• [YOUR ASSIGNMENT]
Keep every line in which "NOTE" occurs and drop the rest of the data.

• [EXERCISE INPUTS]

File: src/rtl/hazard_control.sv
// Pipeline hazard controller: load-use stalls, taken-branch flushes and
// memory-wait freezes, with saturating stall/flush statistics counters.
// Control outputs are combinational from the current state and inputs.
module hazard_control #(
  parameter int REG_W           = 4,
  parameter int CNT_W           = 16,
  parameter int BR_FLUSH_CYCLES = 1
) (
  input logic              clk,
  input logic              rst_n,
  hazard_control_if.slave  hz
);

  localparam logic [1:0] S_RUN = 2'd0;
  localparam logic [1:0] S_LU  = 2'd1;
  localparam logic [1:0] S_BRF = 2'd2;
  localparam logic [1:0] S_MW  = 2'd3;

  // Remaining flush cycles loaded after the branch cycle itself.
  localparam logic [1:0] BRF_RELOAD = 2'(BR_FLUSH_CYCLES - 1);
  localparam logic [CNT_W-1:0] CNT_MAX = '1;

  logic [1:0]       state_q, state_d;
  logic [1:0]       brf_cnt_q, brf_cnt_d;
  logic [CNT_W-1:0] stall_cnt_q, stall_cnt_d;
  logic [CNT_W-1:0] flush_cnt_q, flush_cnt_d;

  logic pc_le, ifid_le, flush_ifid, mux_flush, mux_stall;

  logic [REG_W-1:0] rs1, rs2, rd;
  logic             lu;

  assign rs1 = hz.id_rs1;
  assign rs2 = hz.id_rs2;
  assign rd  = hz.ex_rd;

  // Load-use hazard: a load in EX writes a nonzero register that ID reads.
  assign lu = hz.ex_load && (rd != '0) &&
              ((hz.id_use_rs1 && (rs1 == rd)) || (hz.id_use_rs2 && (rs2 == rd)));

  // Control outputs and next state, prioritised reset > busy > branch/BRF > load-use.
  always_comb begin
    // NOTE: every signal gets a default here so no path leaves one unassigned, which would infer a latch.
    state_d    = state_q;
    brf_cnt_d  = brf_cnt_q;
    pc_le      = 1'b1;
    ifid_le    = 1'b1;
    flush_ifid = 1'b0;
    mux_flush  = 1'b0;
    mux_stall  = 1'b0;

    if (!rst_n) begin
      // NOP injection while held in reset.
      pc_le      = 1'b0;
      ifid_le    = 1'b0;
      flush_ifid = 1'b1;
      mux_flush  = 1'b1;
      state_d    = S_RUN;
      brf_cnt_d  = 2'd0;
    end else if (hz.mem_busy) begin
      // Freeze; any pending flush count is held for after the wait.
      pc_le     = 1'b0;
      ifid_le   = 1'b0;
      mux_stall = 1'b1;
      state_d   = S_MW;
    end else if (hz.branch_taken) begin
      flush_ifid = 1'b1;
      mux_flush  = 1'b1;
      brf_cnt_d  = BRF_RELOAD;
      state_d    = (BRF_RELOAD != 2'd0) ? S_BRF : S_RUN;
    end else begin
      case (state_q)
        S_BRF: begin
          flush_ifid = 1'b1;
          mux_flush  = 1'b1;
          if (brf_cnt_q <= 2'd1) begin
            brf_cnt_d = 2'd0;
            state_d   = S_RUN;
          end else begin
            brf_cnt_d = brf_cnt_q - 2'd1;
            state_d   = S_BRF;
          end
        end
        S_MW: begin
          // Leaving a wait: resume a held flush, otherwise behave as RUN.
          if (brf_cnt_q != 2'd0) begin
            state_d = S_BRF;
          end else if (lu) begin
            pc_le     = 1'b0;
            ifid_le   = 1'b0;
            mux_flush = 1'b1;
            state_d   = S_LU;
          end else begin
            state_d = S_RUN;
          end
        end
        S_LU: begin
          // Load has moved on; detection is masked for this one cycle.
          state_d = S_RUN;
        end
        default: begin
          if (lu) begin
            pc_le     = 1'b0;
            ifid_le   = 1'b0;
            mux_flush = 1'b1;
            state_d   = S_LU;
          end else begin
            state_d = S_RUN;
          end
        end
      endcase
    end
  end

  // Saturating statistics counters; a clear wins over a same-cycle increment.
  always_comb begin
    stall_cnt_d = stall_cnt_q;
    flush_cnt_d = flush_cnt_q;
    if (hz.clr_cnt) begin
      stall_cnt_d = '0;
      flush_cnt_d = '0;
    end else begin
      if (!pc_le && (stall_cnt_q != CNT_MAX)) stall_cnt_d = stall_cnt_q + 1'b1;
      if (mux_flush && (flush_cnt_q != CNT_MAX)) flush_cnt_d = flush_cnt_q + 1'b1;
    end
  end

  // State, flush count and counters registered with asynchronous reset.
  always_ff @(posedge clk or negedge rst_n) begin
    // NOTE: counters are control state (not a RAM), so they take the async reset like any other flop.
    if (!rst_n) begin
      state_q     <= S_RUN;
      brf_cnt_q   <= 2'd0;
      stall_cnt_q <= '0;
      flush_cnt_q <= '0;
    end else begin
      // NOTE: non-blocking assignments so every flop samples pre-edge values.
      state_q     <= state_d;
      brf_cnt_q   <= brf_cnt_d;
      stall_cnt_q <= stall_cnt_d;
      flush_cnt_q <= flush_cnt_d;
    end
  end

  assign hz.pc_le      = pc_le;
  assign hz.ifid_le    = ifid_le;
  assign hz.flush_ifid = flush_ifid;
  assign hz.mux_flush  = mux_flush;
  assign hz.mux_stall  = mux_stall;
  assign hz.state_o    = state_q;
  assign hz.stall_cnt  = stall_cnt_q;
  assign hz.flush_cnt  = flush_cnt_q;

endmodule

• [RESULT FOR THIS TASK]
    // NOTE: every signal gets a default here so no path leaves one unassigned, which would infer a latch.
    // NOTE: counters are control state (not a RAM), so they take the async reset like any other flop.
      // NOTE: non-blocking assignments so every flop samples pre-edge values.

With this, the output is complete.